Segment Open

Background: an optimization exercise with open tools, aiming at small area. Do not read the settings as production practice. Only simulation tests tie the RTL to the original design; equivalence was not proved. No activity file was given, so power comes from the tool's default toggle rates.

===== flow/standard.sh =====
#!/bin/bash
# synth_recipe.tcl (not shown) runs the flow's synth.tcl, then flattens the netlist and writes it again
# the make line also repeats each setting of config.mk as NAME=value (left out here)
make -C /OpenROAD-flow-scripts/flow DESIGN_CONFIG=/design/flow/config.mk WORK_HOME=/design/flow/orfs CLKGATE_MAP_FILE= SYNTH_SCRIPT=/design/flow/synth_recipe.tcl "${@:-finish}"

===== flow/config.mk =====
export PLATFORM = sky130hd
export DESIGN_NAME = bubble_pool
export DESIGN_NICKNAME = bubble_pool
export VERILOG_FILES = /design/flow/design.v
export SDC_FILE = /design/flow/constraint.sdc
export NUM_CORES = 4
export LEC_CHECK = 0
export CAP_MARGIN = 20
export CORE_MARGIN = 2
export CORE_UTILIZATION = 40
export SLEW_MARGIN = 20
export CTS_ARGS = -sink_clustering_enable -repair_clock_nets -dont_use_dummy_load -buf_list sky130_fd_sc_hd__clkbuf_8 -sink_clustering_size 16 -sink_clustering_max_diameter 60
export SKIP_REPAIR_TIE_FANOUT = 1
export BUFFER_PORTS_ARGS = -buffer_cell sky130_fd_sc_hd__buf_1

===== flow/flow/abc_area.script =====
strash
dch
amap
strash
dch
amap
strash
dch
amap
topo
stime -c

===== flow/design.v =====
module bubble_hit_test
#(
   parameter int NUM_SLOTS = 8
)(
   input  logic [NUM_SLOTS-1:0]           act,
   input  logic [NUM_SLOTS*2-1:0]         sizes,
   input  logic [NUM_SLOTS*11-1:0]        xns,
   input  logic [NUM_SLOTS*11-1:0]        yns,
   input  logic [10:0]                    px,
   input  logic [10:0]                    py,
   output logic                           hit,
   output logic [$clog2(NUM_SLOTS)-1:0]   slot,
   output logic [1:0]                     size,
   output logic [5:0]                     off_x,
   output logic [5:0]                     off_y
);
   localparam int SW = $clog2(NUM_SLOTS);
   function automatic logic [11:0] sub(input logic [10:0] p, input logic [10:0] qn);
      logic c;
      c = 1'b1;
      for (int k = 0; k < 11; k++) begin
         sub[k] = p[k] ^ qn[k] ^ c;
         c      = (p[k] && qn[k]) || (p[k] && c) || (qn[k] && c);
      end
      sub[11] = c;
   endfunction
   function automatic logic ok(input logic [11:0] t, input logic [1:0] s);
      ok = t[11] && (t[10:6] == 5'd0) &&
           (s == 2'd3 || (!t[5] && (s == 2'd2 || (!t[4] && (s == 2'd1 || !t[3])))));
   endfunction
   logic [NUM_SLOTS-1:0] cov, win;
   logic [11:0] tx [NUM_SLOTS];
   logic [11:0] ty [NUM_SLOTS];
   logic [2:0]  sxn, syn, hx, hy;
   always_comb begin
      for (int i = 0; i < NUM_SLOTS; i++) begin
         tx[i]  = sub(px, xns[i*11 +: 11]);
         ty[i]  = sub(py, yns[i*11 +: 11]);
         cov[i] = act[i] && ok(tx[i], sizes[i*2 +: 2]) && ok(ty[i], sizes[i*2 +: 2]);
      end
   end
   always_comb begin
      hit  = 1'b0;
      slot = '0;
      size = '0;
      sxn  = '0;
      syn  = '0;
      hx   = '0;
      hy   = '0;
      for (int i = 0; i < NUM_SLOTS; i++) begin
         win[i] = cov[i] && !hit;
         if (cov[i]) hit = 1'b1;
         if (win[i]) slot = slot | SW'(i);
         size = size | (sizes[i*2 +: 2] & {2{win[i]}});
         sxn  = sxn | (xns[i*11 +: 3] & {3{win[i]}});
         syn  = syn | (yns[i*11 +: 3] & {3{win[i]}});
         hx   = hx | (tx[i][5:3] & {3{win[i]}});
         hy   = hy | (ty[i][5:3] & {3{win[i]}});
      end
      off_x = {hx, (px[2:0] + sxn + 3'd1) & {3{hit}}};
      off_y = {hy, (py[2:0] + syn + 3'd1) & {3{hit}}};
   end
endmodule
module bubble_pool
#(
   parameter int NUM_SLOTS = 8,
   parameter int MAX_SIZE  = 3,
   parameter int BASE_DIAM = 8,
   parameter int SCREEN_W  = 640,
   parameter int FLOOR_Y   = 440,
   parameter int X_SPEED   = 2,
   parameter int GRAVITY   = 1
)(
   input  logic                          clk,
   input  logic                          reset,
   input  logic                          startOfFrame,
   input  logic                          spawn_valid,
   output logic                          spawn_ready,
   input  logic [2:0]                    spawn_size,
   input  logic [10:0]                   spawn_x,
   input  logic [10:0]                   spawn_y,
   input  logic                          spawn_dir,
   input  logic                          hit_valid,
   input  logic [$clog2(NUM_SLOTS)-1:0]  hit_slot,
   input  logic [10:0]                   pixelX,
   input  logic [10:0]                   pixelY,
   output logic                          drawingRequest,
   output logic [$clog2(NUM_SLOTS)-1:0]  drawSlot,
   output logic [2:0]                    drawSize,
   output logic [10:0]                   offsetX,
   output logic [10:0]                   offsetY,
   output logic [$clog2(NUM_SLOTS):0]    activeCount,
   output logic                          split,
   output logic                          allCleared
);
   localparam int N  = 8;
   localparam int SW = 3;
   localparam logic [1:0] S_IDLE   = 2'd0;
   localparam logic [1:0] S_UPDATE = 2'd1;
   localparam logic [1:0] S_SPLIT  = 2'd2;
   localparam logic [1:0] S_DONE   = 2'd3;
   logic [N-1:0]    s_act, s_pend, s_dir;
   logic [N*2-1:0]  s_size;
   logic [N*11-1:0] s_xn, s_yn;    
   logic [N*6-1:0]  s_vy;
   logic [1:0]  state;
   logic [N-1:0] isel;    
   logic in_idle, in_upd, in_spl, in_done;
   assign in_idle = (state == S_IDLE);
   assign in_upd  = (state == S_UPDATE);
   assign in_spl  = (state == S_SPLIT);
   assign in_done = (state == S_DONE);
   logic [N-1:0] fsel;
   logic         below_full;
   always_comb begin
      below_full = 1'b1;
      for (int i = 0; i < N; i++) begin
         fsel[i]    = below_full && !s_act[i];
         below_full = below_full && s_act[i];
      end
   end
   logic              c_act, c_pend, c_dir, c_fresh;
   logic [1:0]        c_size;
   logic [10:0]       c_x, c_y;
   logic signed [5:0] c_vy;
   always_comb begin
      c_act   = 1'b0;
      c_pend  = 1'b0;
      c_dir   = 1'b0;
      c_size  = '0;
      c_x     = '0;
      c_y     = '0;
      c_vy    = '0;
      for (int i = 0; i < N; i++) begin
         c_act   = c_act   | (s_act[i]   & isel[i]);
         c_pend  = c_pend  | (s_pend[i]  & isel[i]);
         c_dir   = c_dir   | (s_dir[i]   & isel[i]);
         c_size  = c_size  | (s_size[i*2 +: 2] & {2{isel[i]}});
         c_x     = c_x     | (~s_xn[i*11 +: 11] & {11{isel[i]}});
         c_y     = c_y     | (~s_yn[i*11 +: 11] & {11{isel[i]}});
         c_vy    = c_vy    | (s_vy[i*6 +: 6] & {6{isel[i]}});
      end
   end
   logic s_par;
   assign c_fresh = (c_vy[5:1] == 5'b10000) && (c_vy[0] == s_par);
   logic live, upd_split, do_pop, do_move, advance;
   assign live      = in_upd && c_act && !c_fresh;
   assign upd_split = live && c_pend && (c_size != 2'd0);
   assign do_pop    = live && c_pend && (c_size == 2'd0);
   assign do_move   = live && !c_pend;
   assign advance   = (in_upd && !upd_split) || in_spl;
   assign split       = do_pop || in_spl;
   assign allCleared  = in_done && (s_act == '0) && (activeCount != '0);
   assign spawn_ready = !reset && in_idle && !(&s_act);
   logic              m_dir;
   logic [10:0]       m_x, m_y;
   logic [5:0]        m_vy, v, vy_e;
   logic [11:0]       nx;
   logic [12:0]       ny;
   logic [8:0]        xlim, ylim;
   logic              tx, cv, cy, ya, vb;
   always_comb begin
      xlim = 9'd80 - (9'd1 << c_size);
      ylim = 9'd55 - (9'd1 << c_size);
      nx[0] = c_x[0];
      tx    = 1'b1;
      for (int k = 1; k < 11; k++) begin
         nx[k] = c_x[k] ^ tx;
         tx    = tx & (c_x[k] ~^ c_dir);
      end
      nx[11] = tx & c_dir;
      if (!c_dir && c_x[10:2] == 9'd0 && c_x[1:0] != 2'd3) begin
         m_x   = '0;
         m_dir = 1'b1;
      end else if (nx[11:3] >= xlim) begin
         m_x   = {xlim[7:0], 3'b000};
         m_dir = 1'b0;
      end else begin
         m_x   = nx[10:0];
         m_dir = c_dir;
      end
      vy_e = (c_vy[5:3] == 3'b100) ? 6'b110000 : c_vy;
      cv = 1'b1;
      for (int k = 0; k < 6; k++) begin
         v[k] = vy_e[k] ^ cv;
         cv   = cv & vy_e[k];
      end
      cy = 1'b0;
      for (int k = 0; k < 13; k++) begin
         ya    = (k < 11) ? c_y[k] : 1'b0;
         vb    = (k < 6) ? v[k] : v[5];
         ny[k] = ya ^ vb ^ cy;
         cy    = (ya & vb) | (ya & cy) | (vb & cy);
      end
      if (!ny[12] && ny[11:3] >= ylim) begin
         m_y  = {ylim[7:0], 3'b000};
         m_vy = 6'(-(6'd12 + {2'b00, c_size, 2'b00}));
      end else if (ny[12]) begin
         m_y  = '0;
         m_vy = v;
      end else begin
         m_y  = ny[10:0];
         m_vy = v;
      end
   end
   logic [10:0] w_x, w_y;
   logic [1:0]  w_size;
   logic [5:0]  w_vy;
   logic [1:0]  sp_size;
   assign sp_size = spawn_size[2] ? 2'd3 : spawn_size[1:0];
   assign w_x    = in_idle ? spawn_x : (in_upd ? m_x : c_x);
   assign w_y    = in_idle ? spawn_y : (in_upd ? m_y : c_y);
   assign w_size = in_idle ? sp_size : (c_size - 2'd1);
   assign w_vy   = in_idle ? 6'd0 : (in_upd ? m_vy : {5'b10000, s_par});
   logic alloc_go;
   assign alloc_go = in_spl || (in_idle && spawn_valid);
   logic [N-1:0] n_act, n_pend;
   logic [3:0]   n_cnt;
   always_comb begin
      n_cnt = '0;
      for (int i = 0; i < N; i++)
         n_cnt = n_cnt + {3'd0, s_act[i]};
   end
   logic         hit_go;
   assign hit_go = hit_valid && !((in_upd || in_spl) && isel[hit_slot]);
   always_comb begin
      for (int i = 0; i < N; i++) begin
         n_act[i]   = (fsel[i] && alloc_go) || (s_act[i] && !(isel[i] && do_pop));
         n_pend[i]  = !((fsel[i] && alloc_go) || (isel[i] && in_spl)) &&
                      (s_pend[i] || (hit_go && hit_slot == SW'(i)));
      end
   end
   always_ff @(posedge clk) begin
      s_pend  <= n_pend;
      for (int i = 0; i < N; i++) begin
         if ((isel[i] && do_move) || (fsel[i] && alloc_go)) begin
            s_xn[i*11 +: 11] <= ~w_x;
            s_yn[i*11 +: 11] <= ~w_y;
         end
         if ((isel[i] && (do_move || in_spl)) || (fsel[i] && alloc_go)) begin
            s_vy[i*6 +: 6] <= w_vy;
            s_dir[i]       <= in_idle ? spawn_dir : (in_upd ? m_dir : fsel[i]);
         end
         if ((isel[i] && in_spl) || (fsel[i] && alloc_go))
            s_size[i*2 +: 2] <= w_size;
      end
   end
   logic       h_hit;
   logic [2:0] h_slot;
   logic [1:0] h_size;
   logic [5:0] h_ox, h_oy;
   bubble_hit_test #(
      .NUM_SLOTS (N)
   ) u_hit (
      .act   (s_act),
      .sizes (s_size),
      .xns   (s_xn),
      .yns   (s_yn),
      .px    (pixelX),
      .py    (pixelY),
      .hit   (h_hit),
      .slot  (h_slot),
      .size  (h_size),
      .off_x (h_ox),
      .off_y (h_oy)
   );
   logic [1:0] d_size;
   logic [5:0] d_ox, d_oy;
   assign drawSize = {1'b0, d_size};
   assign offsetX  = {5'd0, d_ox};
   assign offsetY  = {5'd0, d_oy};
   always_ff @(posedge clk or posedge reset) begin
      if (reset) begin
         state          <= S_IDLE;
         isel           <= N'(1);
         s_par          <= 1'b0;
         activeCount    <= '0;
         s_act          <= '0;
         drawingRequest <= 1'b0;
         drawSlot       <= '0;
         d_size         <= '0;
         d_ox           <= '0;
         d_oy           <= '0;
      end else begin
         case (state)
            S_IDLE:   if (startOfFrame) state <= S_UPDATE;
            S_UPDATE: if (upd_split) state <= S_SPLIT;
                      else if (isel[N-1]) state <= S_DONE;
            S_SPLIT:  state <= isel[N-1] ? S_DONE : S_UPDATE;
            default:  state <= S_IDLE;
         endcase
         if (advance) isel <= {isel[N-2:0], isel[N-1]};
         if (in_done) activeCount <= n_cnt;
         if (in_done) s_par <= !s_par;
         s_act          <= n_act;
         drawingRequest <= h_hit;
         drawSlot       <= h_slot;
         d_size         <= h_size;
         d_ox           <= h_ox;
         d_oy           <= h_oy;
      end
   end
endmodule

===== flow/flow/run.sh =====
#!/bin/bash
# Layout flow: the standard ORFS flow (standard.sh) with these changes to how the layout
# is built:
#  - synthesis is the standard one (synth_recipe.tcl), but ABC maps the logic with the
#    area-oriented script flow/abc_area.script (read through a scripts folder that is ORFS's
#    own, file for file, except for that script);
#  - clock tree synthesis without dummy load cells;
#  - the smallest buffer for the port buffers.
# Each tool's output goes to a log in this folder (synth.log, standard.log); ORFS also keeps
# its per-step logs under orfs/logs/.
set -euo pipefail
work=$(pwd)
mkdir -p scripts_abc
for f in "$FLOW_HOME"/scripts/*; do
  ln -s "$f" scripts_abc/
done
rm scripts_abc/abc_speed.script
cp flow/abc_area.script scripts_abc/abc_speed.script
cat >> config.mk <<'EOC'
export CTS_ARGS = -sink_clustering_enable -repair_clock_nets -dont_use_dummy_load -buf_list sky130_fd_sc_hd__clkbuf_8 -sink_clustering_size 16 -sink_clustering_max_diameter 60
export SKIP_REPAIR_TIE_FANOUT = 1
export BUFFER_PORTS_ARGS = -buffer_cell sky130_fd_sc_hd__buf_1
EOC
bash standard.sh SCRIPTS_DIR="$work/scripts_abc" synth > synth.log 2>&1
bash standard.sh > standard.log 2>&1

===== flow/constraint.sdc =====
create_clock -name core_clock -period 10.0 [get_ports {clk}]
set_input_delay 2.0000 -clock core_clock [delete_from_list [all_inputs] [get_ports {clk}]]
set_output_delay 2.0000 -clock core_clock [all_outputs]
set_load 0.01 [all_outputs]

==> notes.md <==
- Outcome: no timing/DRC/antenna violations
- Initial antenna violation count: 0
- Hold Path Class: flop to flop
- Final setup viols: 0
- Largest buffer count on any clock path: 3
- Maximum vdd drop: 0.0944 mV
- Dpl cells: about 2000
- CTS resizes: 0
- R2R depth: 23
- Switching power: 0.000845 W
- Number of flops mapped to enable cells by yosys: roughly 250
- Drt pass-1 iters: 8
- Pleak: approximately 6.1 nW
- Worst r2r src: isel[6]$_DFFE_PP0P_
- Area grow syn2layout: 10.0%
- Nets@finish: ~1700
- Initial drt markers: 1789
- Hold Fails Final Rpt: 0
- GP Congestion: ~0.94
- Register area share after synthesis: 0.513
- Starting Density: 0.403
- Sw Ratio: 0.309
- Worst Setup End Kind: flop
- Pwr/cell area: approximately 150 nW/µm²
- All-layer global routing usage: 0.263
- Reg-to-reg critical path endpoint: s_vy[14]$_DFFE_PP_
- Post-synth cell types: 48
- Relative slew slack: 0.239
- Type of origin of the critical path: flop
- Post-route ant nets: 0
- Clock power share: 0.244
- Worst Skew: around 0.066 ns
- Syn Nets: 1599
- Die span in x: approximately 210 µm
- Commonest non-fill, non-tap cell in the layout: edfxtp_1
- Crit path cell chain: a22o_1 -> a221oi_1 -> nand4_1 -> nor3_1 -> nor3_1 -> a211o_1 -> fa_1 -> fa_1 -> fa_1 -> fa_1 -> fa_1 -> fa_1 -> fa_1 -> fa_1 -> clkinv_1 -> fa_1 -> clkinv_1 -> fa_1 -> ha_1 -> o2111ai_1 -> nor2b_1 -> clkinv_1 -> a221oi_1
- Share of cells above drive strength 1: 0.0575
- Max Fclk: between 100 and 150 MHz
- Sequential share of power: 0.550
- Detailed-route via count: about 13000
- Drt drc: 0
- Asr flop ratio synth: 0.138
- Worst setup endpoint: s_vy[14]$_DFFE_PP_
- Critical Path Source: isel[6]$_DFFE_PP0P_
- Drt total wl: roughly 57000 µm
- Period utilisation layout: 0.862
- CTS tree: done
- CTS Buf Count: 30
- I/O pin count: 92
- Routed vias/inst: between 6 and 7
- Crit path DAT: 8.87 ns
- Crit-path max FO: 11
- H-tree Lvls: 1
- Required time worst endpoint: 10.26 ns
- CTS root buf: clkbuf_8
- Post-CTS setup buffer count: 0
- Antenna Cells: 0
- Yosys warns: 4
- CP max-delay cell: a221oi_1
- Synth Register Bits: 297
- Critical path type: flop to flop
- Clock Pin Slew Worst Setup and Hold Paths: 0.08 ns
- Clock latency (worst-skew pair): between 0.6 and 0.7 ns
- Synth Instances: about 1400
- Cell row count: 75
- Die Y: 209 µm
- # hold bufs at CTS: 0
- Die area: 43700 µm²
- Least-Margin Pin Slew: between 1 and 1.5 ns
- Final slew viol count: 0
- Pint: 0.00189 W
- First-pass GRT wire length: 84500 µm
- Wire per inst: around 28 µm
- Worst path max stage delay: 0.99 ns
- Crit path time final: 8.62 ns
- CP most frequent cell: fa_1
- Combinational fraction of design power: 0.206
- Primary FF master, synth: edfxtp_1
- Commonest cells after routing, fill and taps aside: edfxtp_1, clkinv_1, fa_1
- Synth Cell Area: roughly 17000 µm²
- # fillers: 3822
- Clock Sinks: 297
- Syn Area/Cell: 12.3 µm²
- Congestion Overflow GR: 0
- Vias in the first global route: 13000
- Finished Layout Cells: 2051
- RSZ-0062 raised after global routing: no
- Core Box Area: 41800 µm²
- Flop2flop setup slack: ~1.4 ns
- Max_cap viols: 0
- Post-DP HPWL: 41000 µm
- I/O Buffers: 80
- Largest net degree at the start of global routing: 42
- Setup TNS Final: 0 ns
-- how the worst min path moves through the flow --
stage	endpoint	start	depth (start not counted)
after floorplan	s_pend[7]$_DFF_P_	s_pend[7]$_DFF_P_	2
after global placement	s_pend[5]$_DFF_P_	s_pend[5]$_DFF_P_	2
after detailed placement	s_pend[2]$_DFF_P_	s_pend[2]$_DFF_P_	2
after CTS	s_par$_DFFE_PP0P_	s_par$_DFFE_PP0P_	1
after global routing	s_par$_DFFE_PP0P_	s_par$_DFFE_PP0P_	1
final	s_par$_DFFE_PP0P_	s_par$_DFFE_PP0P_	1
-- registers in the layout (all words and copies together), names as in the netlist --
signal and count:
s_par 1, d_oy 6, s_dir 8, d_size 2, s_pend 8, isel 8
s_act 8, s_vy 48, drawingRequest 1, drawSlot 3, d_ox 6, state 2
s_xn 88, s_yn 88, s_size 16, activeCount 4
-- critical path, delay by kind of cell, from the launching register on --
family,cells,cell delay (ns)
adders and majority gates,11,3.98
AOI/OAI and AO/OA,5,2.06
and+or+nand+nor,4,1.22
DFF,1,0.60
buffers and inverters,3,0.39
-- power by group through the flow --
stage	Clock (W)	Sequential [W]	Combinational [W]
after floorplan	0	0.00153	0.000321
after global placement	0	0.00153	0.000546
after detailed placement	0	0.00153	0.000555
after CTS	0.000678	0.00151	0.000557
after global routing	0.000724	0.00151	0.000614
final	0.000670	0.00151	0.000564
-- kinds of logic (layout without fill, tap and decap cells) --
| kind of cell | count (synthesis) | in the layout | share of synthesized area |
|---|---|---|---|
| AOI/OAI and AO/OA | 402 | 402 | 0.164 |
| buffers and inverters | 199 | 343 | 0.0468 |
| adders and majority gates | 175 | 175 | 0.194 |
| and+or+nand+nor | 294 | 294 | 0.0821 |
| other | 1 | 1 | 0.000223 |
| DFF | 297 | 297 | 0.513 |
-- per-stage QoR --
step | setup WS (ns) | total power (W) | util | instance area, µm² | hold slack [ns]
6_report | 1.38 | 0.00274 | 0.443 | 18500 | 0.470
5_1_grt | 1.05 | 0.00285 | 0.443 | 18500 | 0.484
4_1_cts | 1.47 | 0.00274 | 0.443 | 18500 | 0.467
3_5_place_dp | 1.08 | 0.00209 | 0.434 | 18100 | 0.458
3_3_place_gp | 1.19 | 0.00208 | 0.434 | 18100 | 0.452
2_1_floorplan | 1.16 | 0.00185 | - | 16800 | 0.440
-- per-layer routing --
layer  share of wire  GRT usage
met1            0.40      0.361
met2            0.46      0.420
met3           0.095     0.0439
met4           0.042      0.101
met5               0          0
-- cells in the mapped netlist (all sizes together), types with 12 or more instances --
| cell | n | share of area |
|---|---|---|
| clkinv | 188 | 0.042 |
| edfxtp | 248 | 0.44 |
| nor3 | 33 | 0.0098 |
| o32ai | 12 | 0.0062 |
| fa | 144 | 0.17 |
| nor2 | 119 | 0.027 |
| ha | 31 | 0.023 |
| o22ai | 123 | 0.046 |
| o21ai | 73 | 0.022 |
| a22oi | 27 | 0.012 |
| dfrtp | 40 | 0.059 |
| nand2 | 47 | 0.010 |
| a222oi | 24 | 0.014 |
| nand3 | 14 | 0.0042 |
| a21oi | 37 | 0.011 |
| o221ai | 19 | 0.0099 |
| nor4 | 32 | 0.012 |
-- area by class of cell --
| cell class | count | area [µm²] | share of cell area |
|---|---|---|---|
| Clock buffer | 30 | 413 | 0.0223 |
| Inverter | 188 | 706 | 0.0381 |
| Multi-Input combinational cell | 872 | 7450 | 0.402 |
| Sequential cell | 297 | 8630 | 0.466 |
| Tap cell | 539 | 674 | 0.0364 |
| Timing Repair Buffer | 125 | 638 | 0.0345 |

separate check: timing with driven ports:
In the flow no input, the clock included, has a driving cell. The finished layout below was timed again as built, in two steps.
Step 1 sets driving cells, clkbuf_16 on the clock port and buf_2 on the other inputs (assumed; they add their load-dependent delay and slew).
Step 2 adds t to the input delays and takes it off the output delays; t is the mean of the earliest and latest rising clock arrival at the registers after step 1. Input paths then give back, and output paths get back, about the clock's delay inside the block.
a / b / c = ideal ports / drivers / drivers and shift; a / b = the first two.
t (ns): 0.660
setup slack, ns: 1.381 / 1.381 / 0.981
worst setup path after step 2: input to register
After both steps this run still meets setup and hold. For this run, drivers alone change the setup slack by 0.000 ns; drivers and shift together by -0.400 ns.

Segment Closed

:: Task statement ::
In the listing above, find the line with "vy_e = (c_vy[5:3]" and the line with "c_y[k] : 1'b0;"; set down exactly those two lines and every line between them, nothing more.

:: Answer to this problem ::
      vy_e = (c_vy[5:3] == 3'b100) ? 6'b110000 : c_vy;
      cv = 1'b1;
      for (int k = 0; k < 6; k++) begin
         v[k] = vy_e[k] ^ cv;
         cv   = cv & vy_e[k];
      end
      cy = 1'b0;
      for (int k = 0; k < 13; k++) begin
         ya    = (k < 11) ? c_y[k] : 1'b0;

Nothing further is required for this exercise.